**Prompt**
Scan the entries below for "after" and copy each line that holds it.
BEGIN Given entries
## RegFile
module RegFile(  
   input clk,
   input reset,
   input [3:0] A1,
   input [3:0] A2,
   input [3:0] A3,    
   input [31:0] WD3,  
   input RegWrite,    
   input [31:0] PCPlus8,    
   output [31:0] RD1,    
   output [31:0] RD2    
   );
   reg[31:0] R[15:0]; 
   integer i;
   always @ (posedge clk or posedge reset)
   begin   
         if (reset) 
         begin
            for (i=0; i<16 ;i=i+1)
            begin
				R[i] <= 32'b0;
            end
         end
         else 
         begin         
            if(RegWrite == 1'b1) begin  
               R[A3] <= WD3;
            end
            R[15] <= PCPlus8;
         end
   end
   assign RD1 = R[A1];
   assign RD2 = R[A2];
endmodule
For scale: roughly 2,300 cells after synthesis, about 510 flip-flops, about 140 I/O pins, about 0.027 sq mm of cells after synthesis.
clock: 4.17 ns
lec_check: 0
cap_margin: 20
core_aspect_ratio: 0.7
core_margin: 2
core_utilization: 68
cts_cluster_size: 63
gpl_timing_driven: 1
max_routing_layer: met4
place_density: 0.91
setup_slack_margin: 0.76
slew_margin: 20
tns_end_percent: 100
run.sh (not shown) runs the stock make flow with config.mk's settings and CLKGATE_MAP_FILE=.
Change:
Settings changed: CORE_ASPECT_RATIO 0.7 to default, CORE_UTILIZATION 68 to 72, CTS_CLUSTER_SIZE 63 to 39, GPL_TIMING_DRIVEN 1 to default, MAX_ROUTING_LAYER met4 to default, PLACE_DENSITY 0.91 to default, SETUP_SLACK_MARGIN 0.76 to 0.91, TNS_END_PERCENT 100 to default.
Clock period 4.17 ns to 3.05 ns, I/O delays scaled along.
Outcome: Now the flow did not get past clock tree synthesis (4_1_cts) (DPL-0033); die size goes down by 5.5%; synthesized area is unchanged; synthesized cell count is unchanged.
END Given entries
BEGIN Given entries
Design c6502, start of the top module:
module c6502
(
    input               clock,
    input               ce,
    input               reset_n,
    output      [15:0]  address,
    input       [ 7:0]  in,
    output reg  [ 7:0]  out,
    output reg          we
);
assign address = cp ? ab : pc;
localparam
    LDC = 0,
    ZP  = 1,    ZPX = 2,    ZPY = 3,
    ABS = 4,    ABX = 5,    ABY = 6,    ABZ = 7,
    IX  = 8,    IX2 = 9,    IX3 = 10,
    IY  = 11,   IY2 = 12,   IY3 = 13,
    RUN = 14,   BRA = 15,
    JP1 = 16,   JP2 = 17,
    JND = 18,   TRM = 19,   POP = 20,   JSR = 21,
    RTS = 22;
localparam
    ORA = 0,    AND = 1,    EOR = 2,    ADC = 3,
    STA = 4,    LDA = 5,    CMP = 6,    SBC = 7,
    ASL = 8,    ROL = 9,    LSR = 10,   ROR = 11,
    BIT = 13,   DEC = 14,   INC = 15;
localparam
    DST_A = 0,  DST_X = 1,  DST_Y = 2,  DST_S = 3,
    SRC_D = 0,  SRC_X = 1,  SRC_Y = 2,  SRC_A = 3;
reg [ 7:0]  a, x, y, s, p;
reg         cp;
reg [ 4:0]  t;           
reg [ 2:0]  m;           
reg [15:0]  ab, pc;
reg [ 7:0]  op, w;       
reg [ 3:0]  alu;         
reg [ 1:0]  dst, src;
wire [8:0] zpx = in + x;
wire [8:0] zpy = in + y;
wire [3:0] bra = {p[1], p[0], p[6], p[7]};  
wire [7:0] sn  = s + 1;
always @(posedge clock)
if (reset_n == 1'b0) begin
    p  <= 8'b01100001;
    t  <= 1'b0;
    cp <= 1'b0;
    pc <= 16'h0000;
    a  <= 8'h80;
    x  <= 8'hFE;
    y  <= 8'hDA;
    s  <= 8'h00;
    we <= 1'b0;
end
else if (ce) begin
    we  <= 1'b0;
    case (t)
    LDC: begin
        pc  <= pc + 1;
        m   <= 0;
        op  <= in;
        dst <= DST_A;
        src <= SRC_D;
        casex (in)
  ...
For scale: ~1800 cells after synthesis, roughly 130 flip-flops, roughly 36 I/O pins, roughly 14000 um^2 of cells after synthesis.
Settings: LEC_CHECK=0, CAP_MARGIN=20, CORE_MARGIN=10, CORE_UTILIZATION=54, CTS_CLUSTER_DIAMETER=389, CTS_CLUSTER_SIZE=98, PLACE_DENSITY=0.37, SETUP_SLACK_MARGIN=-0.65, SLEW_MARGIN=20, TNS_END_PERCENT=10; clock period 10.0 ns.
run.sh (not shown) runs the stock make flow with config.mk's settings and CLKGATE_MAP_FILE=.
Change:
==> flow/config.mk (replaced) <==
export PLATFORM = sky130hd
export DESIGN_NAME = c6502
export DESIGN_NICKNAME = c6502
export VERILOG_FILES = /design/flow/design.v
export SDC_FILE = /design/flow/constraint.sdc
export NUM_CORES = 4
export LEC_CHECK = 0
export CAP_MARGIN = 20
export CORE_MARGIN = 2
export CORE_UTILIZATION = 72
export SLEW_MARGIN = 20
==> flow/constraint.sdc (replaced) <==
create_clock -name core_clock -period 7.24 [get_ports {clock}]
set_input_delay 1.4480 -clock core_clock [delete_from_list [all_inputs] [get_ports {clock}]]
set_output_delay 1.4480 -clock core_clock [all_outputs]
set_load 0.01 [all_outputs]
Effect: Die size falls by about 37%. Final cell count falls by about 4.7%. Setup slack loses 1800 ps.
END Given entries
**Answer to the exercise**
For scale: roughly 2,300 cells after synthesis, about 510 flip-flops, about 140 I/O pins, about 0.027 sq mm of cells after synthesis.
For scale: ~1800 cells after synthesis, roughly 130 flip-flops, roughly 36 I/O pins, roughly 14000 um^2 of cells after synthesis.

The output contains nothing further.